Au revoir mon amour, un bisou sur la bouche ;
les bouchons s'impatientent : direction le boulot.

Ainsi conduit toute seule la voiture du sommeil,
elle connaît par cœur ce silence qui baille ;
par moment je l'entends clignoter vers Créteil
puis soudain s'arrêter déposer la marmaille.

Je roule une cigarette, salue trois camarades ;
le portable à la main, je termine cette chanson.
Huit heures trente déjà et c'est la bousculade,
dans les couloirs s'amuse un groupe de garçons.

« On se calme et on ouvre son cahier bleu blanc rouge,
lisez bien la consigne avant de commencer ! »
Sur les chaises à présent plus personne ne bouge.
Faut-il avoir le blues pour être concentré?

Là j'ai perdu le fil où tout est expliqué ;
aucun triste manuel n'apprend comment écrire,
« Dans : ''Le maître est un con.'', faut-il mettre E-S-T ?
Ou une préposition ? » Difficile de choisir...

Un élève me dit au milieu d'une séance :
« Mon papa a quitté la maison de maman,
depuis que je suis né, j'ai jamais eu de chance. »
Je réponds : « Maintenant, mets ta phrase au présent. »

Quand sonne l'heure des frites et d'une réunion,
j'allume une autre clope pour un peu m'isoler.
Pédagogie mon cul, certains haussent le ton ;
« Qu'en penses-tu ? », « J'en sais rien, je n'ai rien écouté. »

Début d'après midi, sieste non méritée,
histoire, géographie, une bagarre entre amis.
« Je veux savoir lequel des deux a commencé ! »
Réponse à l'unisson : « Moi je sais, c'est la vie ! »

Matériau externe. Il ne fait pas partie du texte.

**src/rtl/pipe_ctrl_pkg.sv**
```systemverilog
// ---------------------------------------------------------------------------
// pipe_ctrl_pkg
// Shared types and constants for the PC / pipeline-control slice.
//   state_e     : control FSM states (RUN, STALL, SQUASH)
//   INST_BYTES  : sequential PC increment in bytes
//   REG_W       : register-specifier width
// ---------------------------------------------------------------------------
package pipe_ctrl_pkg;

  localparam int INST_BYTES = 4;
  localparam int REG_W      = 5;

  typedef enum logic [1:0] {
    RUN    = 2'd0,  // normal operation
    STALL  = 2'd1,  // second cycle of a load-use stall, hazard check suppressed
    SQUASH = 2'd2   // cycle after a redirect, IF/ID holds a flushed slot
  } state_e;

endpackage : pipe_ctrl_pkg

```
**src/rtl/lu_hazard_detect.sv**
```systemverilog
// ---------------------------------------------------------------------------
// lu_hazard_detect
// Purely combinational load-use hazard compare between the load in ID/EX and
// the source registers of the instruction in IF/ID.
// Ports:
//   ex_mem_read_i : ID/EX instruction is a load
//   ex_rt_i       : load destination register
//   id_rs_i       : IF/ID rs
//   id_rt_i       : IF/ID rt
//   id_uses_rt_i  : IF/ID instruction reads rt as a source
//   hazard_o      : 1 = the IF/ID instruction needs the loaded value
// ---------------------------------------------------------------------------
module lu_hazard_detect
  import pipe_ctrl_pkg::*;
#(
  parameter int W = REG_W
) (
  input  logic         ex_mem_read_i,
  input  logic [W-1:0] ex_rt_i,
  input  logic [W-1:0] id_rs_i,
  input  logic [W-1:0] id_rt_i,
  input  logic         id_uses_rt_i,
  output logic         hazard_o
);

  // Register 0 is hard-wired zero, so a load targeting it never creates a dependency.
  assign hazard_o = ex_mem_read_i && (ex_rt_i != '0) &&
                    ((ex_rt_i == id_rs_i) || (id_uses_rt_i && (ex_rt_i == id_rt_i)));

endmodule : lu_hazard_detect

```
**src/rtl/next_pc_ctrl.sv**
```systemverilog
// ---------------------------------------------------------------------------
// next_pc_ctrl
// Chooses the next PC value and the PC / IF/ID / ID/EX control strobes every
// cycle: sequential fetch, branch/jump redirect and load-use stall. Keeps
// saturating stall and redirect counters for debug.
// Control outputs are combinational from state + inputs; only the FSM state
// and the counters are registered.
//
// Optional build macro: NEXT_PC_MEM_WAIT_EN
//   Adds input imem_ready. While it is low (and neither rst nor br_taken is
//   active) the PC and IF/ID hold, IF/ID is flushed, state and counters are
//   unchanged. A branch seen while not ready is parked in a pending-redirect
//   register and applied once imem_ready returns.
//
// Ports:
//   clk, rst       : clock, synchronous active-high reset
//   pc_cur         : current PC register value
//   ex_mem_read    : ID/EX holds a load;  ex_rt: its destination
//   id_rs, id_rt   : IF/ID source registers; id_uses_rt: rt is a source
//   br_taken       : EX branch resolved taken; br_target: its target
//   jmp_valid      : ID jump decoded; jmp_target: its target
//   imem_ready     : (NEXT_PC_MEM_WAIT_EN only) instruction memory ready
//   pc_next        : next PC value
//   pc_write       : PC loads pc_next
//   ifid_write     : IF/ID loads
//   ifid_flush     : IF/ID cleared to NOP
//   idex_bubble    : ID/EX loads a NOP
//   stall_cnt      : load-use stalls taken (saturating)
//   flush_cnt      : redirects taken (saturating)
// ---------------------------------------------------------------------------
module next_pc_ctrl
  import pipe_ctrl_pkg::*;
#(
  parameter int                ADDR_W     = 18,
  parameter int                INST_BYTES = pipe_ctrl_pkg::INST_BYTES,
  parameter logic [ADDR_W-1:0] RESET_PC   = '0,
  parameter int                REG_W      = pipe_ctrl_pkg::REG_W,
  parameter int                CNT_W      = 16
) (
  input  logic              clk,
  input  logic              rst,
  input  logic [ADDR_W-1:0] pc_cur,
  input  logic              ex_mem_read,
  input  logic [REG_W-1:0]  ex_rt,
  input  logic [REG_W-1:0]  id_rs,
  input  logic [REG_W-1:0]  id_rt,
  input  logic              id_uses_rt,
  input  logic              br_taken,
  input  logic [ADDR_W-1:0] br_target,
  input  logic              jmp_valid,
  input  logic [ADDR_W-1:0] jmp_target,
`ifdef NEXT_PC_MEM_WAIT_EN
  input  logic              imem_ready,
`endif
  output logic [ADDR_W-1:0] pc_next,
  output logic              pc_write,
  output logic              ifid_write,
  output logic              ifid_flush,
  output logic              idex_bubble,
  output logic [CNT_W-1:0]  stall_cnt,
  output logic [CNT_W-1:0]  flush_cnt
);

  state_e            state_q, state_d;
  logic [CNT_W-1:0]  stall_cnt_q, flush_cnt_q;
  logic              stall_inc, flush_inc;
  logic              hazard;

`ifdef NEXT_PC_MEM_WAIT_EN
  logic              pend_q, pend_d;
  logic [ADDR_W-1:0] pend_tgt_q, pend_tgt_d;
`endif

  lu_hazard_detect #(.W(REG_W)) u_hazard (
    .ex_mem_read_i (ex_mem_read),
    .ex_rt_i       (ex_rt),
    .id_rs_i       (id_rs),
    .id_rt_i       (id_rt),
    .id_uses_rt_i  (id_uses_rt),
    .hazard_o      (hazard)
  );

  // Decision logic, in priority order: rst > br_taken > (mem wait) > hazard > jump > sequential.
  always_comb begin
    // NOTE: every signal written here gets a default first so no path can infer a latch.
    pc_next     = pc_cur + ADDR_W'(INST_BYTES);  // wraps naturally at 2^ADDR_W
    pc_write    = 1'b1;
    ifid_write  = 1'b1;
    ifid_flush  = 1'b0;
    idex_bubble = 1'b0;
    state_d     = RUN;
    stall_inc   = 1'b0;
    flush_inc   = 1'b0;
`ifdef NEXT_PC_MEM_WAIT_EN
    pend_d      = pend_q;
    pend_tgt_d  = pend_tgt_q;
`endif

    if (rst) begin
      pc_next     = RESET_PC;
      ifid_flush  = 1'b1;
      idex_bubble = 1'b1;
    end else if (br_taken) begin
`ifdef NEXT_PC_MEM_WAIT_EN
      if (!imem_ready) begin
        // Fetch cannot accept the redirect yet: park it and hold everything.
        pend_d      = 1'b1;
        pend_tgt_d  = br_target;
        pc_next     = pc_cur;
        pc_write    = 1'b0;
        ifid_write  = 1'b0;
        ifid_flush  = 1'b1;
        idex_bubble = 1'b1;
        state_d     = state_q;
      end else
`endif
      begin
        pc_next     = br_target;
        ifid_flush  = 1'b1;
        idex_bubble = 1'b1;
        flush_inc   = 1'b1;
        state_d     = SQUASH;
`ifdef NEXT_PC_MEM_WAIT_EN
        pend_d      = 1'b0;
`endif
      end
`ifdef NEXT_PC_MEM_WAIT_EN
    end else if (!imem_ready) begin
      pc_next    = pc_cur;
      pc_write   = 1'b0;
      ifid_write = 1'b0;
      ifid_flush = 1'b1;
      state_d    = state_q;
    end else if (pend_q) begin
      pc_next     = pend_tgt_q;
      ifid_flush  = 1'b1;
      idex_bubble = 1'b1;
      flush_inc   = 1'b1;
      state_d     = SQUASH;
      pend_d      = 1'b0;
`endif
    end else if (hazard && (state_q == RUN)) begin
      // Hold PC and IF/ID for one cycle and feed ID/EX a bubble so the load completes.
      pc_next     = pc_cur;
      pc_write    = 1'b0;
      ifid_write  = 1'b0;
      idex_bubble = 1'b1;
      stall_inc   = 1'b1;
      state_d     = STALL;
    end else if (jmp_valid && (state_q != SQUASH)) begin
      // Jump resolves in ID, so only the slot behind it in IF/ID is wrong.
      pc_next    = jmp_target;
      ifid_flush = 1'b1;
      flush_inc  = 1'b1;
      state_d    = SQUASH;
    end
  end

  // NOTE: sequential state uses non-blocking assignments so every register samples pre-edge values.
  always_ff @(posedge clk) begin
    if (rst) begin
      state_q     <= RUN;
      stall_cnt_q <= '0;
      flush_cnt_q <= '0;
`ifdef NEXT_PC_MEM_WAIT_EN
      pend_q      <= 1'b0;
      pend_tgt_q  <= '0;
`endif
    end else begin
      state_q <= state_d;
      if (stall_inc && (stall_cnt_q != '1)) stall_cnt_q <= stall_cnt_q + 1'b1;
      if (flush_inc && (flush_cnt_q != '1)) flush_cnt_q <= flush_cnt_q + 1'b1;
`ifdef NEXT_PC_MEM_WAIT_EN
      pend_q     <= pend_d;
      pend_tgt_q <= pend_tgt_d;
`endif
    end
  end

  assign stall_cnt = stall_cnt_q;
  assign flush_cnt = flush_cnt_q;

endmodule : next_pc_ctrl
```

Fin des cours, j'ai le cœur sur le point d'imploser ;
l'appel gronde à mes tempes que j'ai soif de m'enfuir.
N'adulant pas les flingues, je suis là pour creuser,
je m'enfouis au-dessous de mes yeux qui chavirent.

Arrivée au bercail, je garde ma casquette.
« As-tu fait tes devoirs ? Connais-tu ta leçon ? »
Les douches, la cuisine, la vaisselle des assiettes,
une histoire et au lit et bisou sur le front.

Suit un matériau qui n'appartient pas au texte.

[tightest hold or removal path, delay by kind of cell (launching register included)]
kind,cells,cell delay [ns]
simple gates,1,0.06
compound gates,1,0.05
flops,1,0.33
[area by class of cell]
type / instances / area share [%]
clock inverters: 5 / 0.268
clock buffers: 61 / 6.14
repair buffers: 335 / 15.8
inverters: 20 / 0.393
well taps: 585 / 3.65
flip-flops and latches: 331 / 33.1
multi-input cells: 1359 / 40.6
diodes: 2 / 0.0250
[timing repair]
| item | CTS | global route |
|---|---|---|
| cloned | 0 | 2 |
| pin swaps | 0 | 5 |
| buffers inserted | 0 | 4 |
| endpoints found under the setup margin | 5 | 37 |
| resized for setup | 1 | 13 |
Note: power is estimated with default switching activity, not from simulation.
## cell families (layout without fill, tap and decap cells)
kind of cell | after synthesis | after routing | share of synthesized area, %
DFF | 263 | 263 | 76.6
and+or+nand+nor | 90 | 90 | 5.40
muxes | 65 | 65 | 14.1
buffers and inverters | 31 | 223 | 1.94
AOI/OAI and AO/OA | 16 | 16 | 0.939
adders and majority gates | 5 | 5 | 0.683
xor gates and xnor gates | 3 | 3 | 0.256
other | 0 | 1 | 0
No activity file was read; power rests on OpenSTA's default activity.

Le canapé attend que l'on vienne se brancher ;
Ô royaume des passifs qui travaillent à la chaîne !
Une série policière avant de se coucher
dans ce grand lit glacé où se glisse ma peine.

Aujourd'hui c'est lundi, mon amour de profil
m'offre docilement l'arrière de son corps,
je m'efforce, vite, vite, de viser dans le mille.
Il est vingt deux heures et tout le monde dort.